__How to complete this task__
Copy out again, unchanged, the listing below from the line that has "6_report | 10100 | 2.86" through the line that has "met4: 5.11 / 0 / 327".
Information START
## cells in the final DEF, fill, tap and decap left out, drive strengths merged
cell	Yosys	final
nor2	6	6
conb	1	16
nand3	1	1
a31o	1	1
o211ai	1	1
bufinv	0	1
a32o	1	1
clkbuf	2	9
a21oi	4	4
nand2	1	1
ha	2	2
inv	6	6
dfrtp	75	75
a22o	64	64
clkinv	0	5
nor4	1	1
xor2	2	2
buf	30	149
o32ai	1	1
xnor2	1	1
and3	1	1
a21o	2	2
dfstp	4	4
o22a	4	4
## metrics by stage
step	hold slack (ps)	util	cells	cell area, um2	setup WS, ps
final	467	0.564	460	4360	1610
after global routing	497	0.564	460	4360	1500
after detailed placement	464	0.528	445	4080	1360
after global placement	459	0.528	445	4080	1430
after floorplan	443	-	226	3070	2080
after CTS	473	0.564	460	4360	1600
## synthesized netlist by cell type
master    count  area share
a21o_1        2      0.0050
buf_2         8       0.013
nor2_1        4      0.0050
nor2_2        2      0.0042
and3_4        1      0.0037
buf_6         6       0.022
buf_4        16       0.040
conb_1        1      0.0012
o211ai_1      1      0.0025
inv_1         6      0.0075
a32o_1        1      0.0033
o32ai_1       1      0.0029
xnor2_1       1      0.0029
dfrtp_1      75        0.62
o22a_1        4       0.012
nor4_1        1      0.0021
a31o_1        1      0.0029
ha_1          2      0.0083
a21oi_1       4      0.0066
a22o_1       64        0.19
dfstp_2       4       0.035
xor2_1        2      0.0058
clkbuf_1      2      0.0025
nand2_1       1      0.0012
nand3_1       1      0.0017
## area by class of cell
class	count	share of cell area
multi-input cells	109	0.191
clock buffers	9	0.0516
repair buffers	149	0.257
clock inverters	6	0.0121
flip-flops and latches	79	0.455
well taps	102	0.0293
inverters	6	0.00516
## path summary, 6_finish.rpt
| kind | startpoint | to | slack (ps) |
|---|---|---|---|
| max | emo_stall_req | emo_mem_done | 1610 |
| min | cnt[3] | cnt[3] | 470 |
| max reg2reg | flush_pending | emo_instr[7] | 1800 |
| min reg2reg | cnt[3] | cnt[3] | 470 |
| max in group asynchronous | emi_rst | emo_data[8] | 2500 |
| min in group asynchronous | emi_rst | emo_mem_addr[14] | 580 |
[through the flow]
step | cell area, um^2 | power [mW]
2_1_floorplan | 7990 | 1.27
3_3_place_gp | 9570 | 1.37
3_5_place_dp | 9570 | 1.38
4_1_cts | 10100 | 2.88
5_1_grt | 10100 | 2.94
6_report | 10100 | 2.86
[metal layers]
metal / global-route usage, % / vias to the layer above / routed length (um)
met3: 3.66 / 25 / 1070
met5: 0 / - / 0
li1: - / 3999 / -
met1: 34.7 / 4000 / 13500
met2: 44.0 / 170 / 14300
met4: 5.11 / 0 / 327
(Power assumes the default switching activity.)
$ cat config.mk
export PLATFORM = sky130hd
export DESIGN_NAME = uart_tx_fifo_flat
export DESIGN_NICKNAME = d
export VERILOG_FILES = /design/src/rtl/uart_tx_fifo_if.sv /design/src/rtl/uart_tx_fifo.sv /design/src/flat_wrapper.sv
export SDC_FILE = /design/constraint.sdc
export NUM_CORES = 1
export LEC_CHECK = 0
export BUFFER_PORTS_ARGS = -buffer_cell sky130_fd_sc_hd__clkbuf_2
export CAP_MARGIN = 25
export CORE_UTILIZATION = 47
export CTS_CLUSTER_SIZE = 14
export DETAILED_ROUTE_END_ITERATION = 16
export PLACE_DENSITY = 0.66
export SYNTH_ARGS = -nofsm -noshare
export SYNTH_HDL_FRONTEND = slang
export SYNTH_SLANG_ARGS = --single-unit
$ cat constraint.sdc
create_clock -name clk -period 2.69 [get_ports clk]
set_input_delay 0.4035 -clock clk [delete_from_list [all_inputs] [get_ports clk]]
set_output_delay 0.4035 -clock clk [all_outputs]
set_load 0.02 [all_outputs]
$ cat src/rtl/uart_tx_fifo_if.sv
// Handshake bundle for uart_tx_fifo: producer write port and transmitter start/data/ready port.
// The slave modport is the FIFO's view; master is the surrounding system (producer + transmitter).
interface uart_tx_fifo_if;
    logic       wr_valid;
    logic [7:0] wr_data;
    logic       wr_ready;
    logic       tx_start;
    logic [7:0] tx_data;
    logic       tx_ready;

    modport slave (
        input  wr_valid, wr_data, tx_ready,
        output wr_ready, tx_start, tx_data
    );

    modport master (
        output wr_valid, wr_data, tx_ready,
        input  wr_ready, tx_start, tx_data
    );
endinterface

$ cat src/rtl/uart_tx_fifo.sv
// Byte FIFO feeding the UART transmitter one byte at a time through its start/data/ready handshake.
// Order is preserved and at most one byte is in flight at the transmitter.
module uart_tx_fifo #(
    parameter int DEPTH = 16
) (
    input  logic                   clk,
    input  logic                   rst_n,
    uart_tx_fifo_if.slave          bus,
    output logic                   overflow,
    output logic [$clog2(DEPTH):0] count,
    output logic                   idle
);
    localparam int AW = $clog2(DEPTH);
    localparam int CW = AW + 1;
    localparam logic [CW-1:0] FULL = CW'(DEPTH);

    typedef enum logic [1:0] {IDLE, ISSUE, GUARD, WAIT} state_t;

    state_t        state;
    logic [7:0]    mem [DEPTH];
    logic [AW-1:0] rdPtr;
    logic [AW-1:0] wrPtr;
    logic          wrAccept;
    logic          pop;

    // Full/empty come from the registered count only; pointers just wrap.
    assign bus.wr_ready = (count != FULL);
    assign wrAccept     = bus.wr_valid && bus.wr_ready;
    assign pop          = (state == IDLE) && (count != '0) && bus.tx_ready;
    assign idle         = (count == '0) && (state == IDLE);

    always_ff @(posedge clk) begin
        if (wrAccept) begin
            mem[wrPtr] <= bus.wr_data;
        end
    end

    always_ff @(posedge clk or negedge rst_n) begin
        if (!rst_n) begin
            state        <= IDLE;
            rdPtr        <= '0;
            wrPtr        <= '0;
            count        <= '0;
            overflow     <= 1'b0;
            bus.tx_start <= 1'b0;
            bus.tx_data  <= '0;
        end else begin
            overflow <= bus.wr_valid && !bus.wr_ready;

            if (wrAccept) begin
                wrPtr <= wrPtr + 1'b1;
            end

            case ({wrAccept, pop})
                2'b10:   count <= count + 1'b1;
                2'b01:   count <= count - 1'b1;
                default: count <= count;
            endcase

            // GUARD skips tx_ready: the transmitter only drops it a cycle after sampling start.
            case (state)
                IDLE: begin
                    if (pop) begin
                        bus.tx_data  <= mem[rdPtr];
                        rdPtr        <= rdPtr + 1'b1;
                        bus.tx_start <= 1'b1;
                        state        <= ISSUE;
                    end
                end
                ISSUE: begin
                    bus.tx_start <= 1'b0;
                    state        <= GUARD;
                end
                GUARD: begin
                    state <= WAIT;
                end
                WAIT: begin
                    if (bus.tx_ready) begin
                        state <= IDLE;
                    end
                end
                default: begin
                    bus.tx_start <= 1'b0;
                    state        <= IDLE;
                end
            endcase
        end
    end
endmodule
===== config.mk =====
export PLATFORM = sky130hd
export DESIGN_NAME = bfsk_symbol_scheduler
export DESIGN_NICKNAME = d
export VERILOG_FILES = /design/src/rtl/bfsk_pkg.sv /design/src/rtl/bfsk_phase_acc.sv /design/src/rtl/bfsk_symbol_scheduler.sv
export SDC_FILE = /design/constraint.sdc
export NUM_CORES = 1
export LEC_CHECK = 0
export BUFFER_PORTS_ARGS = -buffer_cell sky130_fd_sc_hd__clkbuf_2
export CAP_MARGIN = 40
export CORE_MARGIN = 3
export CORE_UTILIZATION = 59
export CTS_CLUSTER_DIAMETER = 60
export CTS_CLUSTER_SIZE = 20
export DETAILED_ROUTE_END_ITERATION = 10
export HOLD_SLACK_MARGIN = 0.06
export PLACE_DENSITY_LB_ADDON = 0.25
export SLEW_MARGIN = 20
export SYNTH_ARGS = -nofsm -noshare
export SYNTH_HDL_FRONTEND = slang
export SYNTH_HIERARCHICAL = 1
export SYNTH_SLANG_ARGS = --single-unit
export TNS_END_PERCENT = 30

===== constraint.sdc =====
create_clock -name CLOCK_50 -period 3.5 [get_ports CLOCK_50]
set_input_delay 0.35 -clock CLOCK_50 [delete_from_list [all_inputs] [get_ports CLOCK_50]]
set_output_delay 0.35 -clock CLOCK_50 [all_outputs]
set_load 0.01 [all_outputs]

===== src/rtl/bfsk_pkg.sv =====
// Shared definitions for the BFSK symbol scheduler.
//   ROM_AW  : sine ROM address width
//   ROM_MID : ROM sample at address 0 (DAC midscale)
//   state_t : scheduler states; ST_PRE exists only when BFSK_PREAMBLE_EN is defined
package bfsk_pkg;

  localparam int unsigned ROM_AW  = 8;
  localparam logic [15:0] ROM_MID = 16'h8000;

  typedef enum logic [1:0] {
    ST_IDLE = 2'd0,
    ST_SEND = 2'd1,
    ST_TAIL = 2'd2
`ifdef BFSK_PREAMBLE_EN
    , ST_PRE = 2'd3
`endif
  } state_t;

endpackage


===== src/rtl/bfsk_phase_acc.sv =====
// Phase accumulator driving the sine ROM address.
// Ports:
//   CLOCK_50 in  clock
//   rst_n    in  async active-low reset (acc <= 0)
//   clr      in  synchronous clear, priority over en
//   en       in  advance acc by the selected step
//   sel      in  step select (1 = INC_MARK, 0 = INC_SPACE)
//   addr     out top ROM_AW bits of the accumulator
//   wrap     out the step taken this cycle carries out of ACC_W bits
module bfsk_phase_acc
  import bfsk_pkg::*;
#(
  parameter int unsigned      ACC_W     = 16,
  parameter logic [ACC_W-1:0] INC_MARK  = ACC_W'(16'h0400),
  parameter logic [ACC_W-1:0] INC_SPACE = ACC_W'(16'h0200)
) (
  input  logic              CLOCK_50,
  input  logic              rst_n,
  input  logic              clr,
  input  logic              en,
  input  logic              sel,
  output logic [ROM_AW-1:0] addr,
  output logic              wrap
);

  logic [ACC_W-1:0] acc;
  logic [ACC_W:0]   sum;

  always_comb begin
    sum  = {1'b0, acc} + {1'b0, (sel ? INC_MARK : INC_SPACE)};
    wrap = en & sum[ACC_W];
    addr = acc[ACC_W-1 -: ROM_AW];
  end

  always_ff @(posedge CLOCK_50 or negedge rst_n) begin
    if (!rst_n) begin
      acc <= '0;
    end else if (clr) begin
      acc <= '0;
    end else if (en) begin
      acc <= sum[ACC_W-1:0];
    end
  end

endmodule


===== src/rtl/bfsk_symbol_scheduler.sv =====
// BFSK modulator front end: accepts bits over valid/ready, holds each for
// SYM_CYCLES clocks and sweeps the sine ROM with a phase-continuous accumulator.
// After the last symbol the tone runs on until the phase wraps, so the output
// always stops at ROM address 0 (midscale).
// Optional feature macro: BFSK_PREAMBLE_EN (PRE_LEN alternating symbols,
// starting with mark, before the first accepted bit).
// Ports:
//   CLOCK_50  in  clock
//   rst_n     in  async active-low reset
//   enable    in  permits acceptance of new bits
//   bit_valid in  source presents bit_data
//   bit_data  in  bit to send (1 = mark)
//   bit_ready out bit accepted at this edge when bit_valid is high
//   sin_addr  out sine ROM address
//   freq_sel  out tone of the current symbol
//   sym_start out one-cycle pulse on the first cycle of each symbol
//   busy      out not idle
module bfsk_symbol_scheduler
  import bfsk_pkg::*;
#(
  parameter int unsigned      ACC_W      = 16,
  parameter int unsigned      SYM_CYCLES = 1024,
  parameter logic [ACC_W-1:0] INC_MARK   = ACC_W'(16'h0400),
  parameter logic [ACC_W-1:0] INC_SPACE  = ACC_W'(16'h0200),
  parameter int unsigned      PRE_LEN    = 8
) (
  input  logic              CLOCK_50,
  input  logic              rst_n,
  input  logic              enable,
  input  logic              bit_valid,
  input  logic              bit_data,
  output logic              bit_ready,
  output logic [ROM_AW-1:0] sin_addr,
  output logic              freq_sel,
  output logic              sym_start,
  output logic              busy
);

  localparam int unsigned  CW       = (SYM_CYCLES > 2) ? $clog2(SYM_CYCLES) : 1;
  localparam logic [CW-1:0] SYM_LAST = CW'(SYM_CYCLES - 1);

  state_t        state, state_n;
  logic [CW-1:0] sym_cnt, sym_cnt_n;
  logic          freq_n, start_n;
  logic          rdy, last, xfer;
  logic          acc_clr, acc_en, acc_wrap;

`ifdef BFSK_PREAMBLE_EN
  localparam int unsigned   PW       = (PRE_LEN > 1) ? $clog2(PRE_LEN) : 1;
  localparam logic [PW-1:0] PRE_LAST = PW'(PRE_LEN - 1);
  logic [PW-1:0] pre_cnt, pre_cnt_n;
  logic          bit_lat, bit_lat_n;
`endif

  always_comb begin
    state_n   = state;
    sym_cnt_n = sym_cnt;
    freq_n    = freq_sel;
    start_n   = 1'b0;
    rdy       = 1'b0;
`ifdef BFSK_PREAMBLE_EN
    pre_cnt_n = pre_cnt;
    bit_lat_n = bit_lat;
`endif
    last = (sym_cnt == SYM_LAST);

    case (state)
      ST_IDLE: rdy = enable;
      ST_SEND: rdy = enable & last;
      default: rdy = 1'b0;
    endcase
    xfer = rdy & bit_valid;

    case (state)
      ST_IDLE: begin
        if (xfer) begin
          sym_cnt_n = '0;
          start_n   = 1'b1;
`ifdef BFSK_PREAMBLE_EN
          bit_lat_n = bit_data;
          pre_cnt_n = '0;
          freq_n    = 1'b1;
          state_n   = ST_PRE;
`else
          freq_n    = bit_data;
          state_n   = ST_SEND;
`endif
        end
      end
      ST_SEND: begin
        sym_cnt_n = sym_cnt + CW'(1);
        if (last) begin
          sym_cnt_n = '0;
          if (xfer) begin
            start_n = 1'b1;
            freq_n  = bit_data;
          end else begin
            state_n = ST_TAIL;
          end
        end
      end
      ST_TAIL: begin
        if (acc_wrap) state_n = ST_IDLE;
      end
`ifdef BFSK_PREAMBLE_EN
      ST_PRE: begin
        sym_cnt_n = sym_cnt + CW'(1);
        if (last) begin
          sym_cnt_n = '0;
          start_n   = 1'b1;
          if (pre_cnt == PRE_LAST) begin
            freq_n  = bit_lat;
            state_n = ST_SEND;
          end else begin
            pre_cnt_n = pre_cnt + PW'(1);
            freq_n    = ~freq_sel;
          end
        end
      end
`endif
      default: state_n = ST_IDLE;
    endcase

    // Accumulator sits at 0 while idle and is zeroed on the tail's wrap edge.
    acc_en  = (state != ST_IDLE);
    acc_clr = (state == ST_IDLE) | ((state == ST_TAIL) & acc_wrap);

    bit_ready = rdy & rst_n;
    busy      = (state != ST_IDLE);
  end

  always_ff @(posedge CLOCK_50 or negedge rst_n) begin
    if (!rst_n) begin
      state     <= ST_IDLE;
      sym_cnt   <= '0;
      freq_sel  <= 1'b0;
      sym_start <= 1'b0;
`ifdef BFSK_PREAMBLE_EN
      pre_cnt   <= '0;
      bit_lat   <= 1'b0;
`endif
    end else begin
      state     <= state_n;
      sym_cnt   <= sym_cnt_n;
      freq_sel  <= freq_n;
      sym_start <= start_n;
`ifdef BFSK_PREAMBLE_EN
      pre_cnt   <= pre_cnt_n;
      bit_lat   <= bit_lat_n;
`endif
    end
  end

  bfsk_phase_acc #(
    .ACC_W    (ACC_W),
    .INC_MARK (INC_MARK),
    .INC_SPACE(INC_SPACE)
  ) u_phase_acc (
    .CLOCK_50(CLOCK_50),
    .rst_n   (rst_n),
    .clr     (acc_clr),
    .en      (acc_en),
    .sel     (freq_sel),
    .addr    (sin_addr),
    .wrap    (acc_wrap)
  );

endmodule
Information END
__Completed exercise__
6_report | 10100 | 2.86
[metal layers]
metal / global-route usage, % / vias to the layer above / routed length (um)
met3: 3.66 / 25 / 1070
met5: 0 / - / 0
li1: - / 3999 / -
met1: 34.7 / 4000 / 13500
met2: 44.0 / 170 / 14300
met4: 5.11 / 0 / 327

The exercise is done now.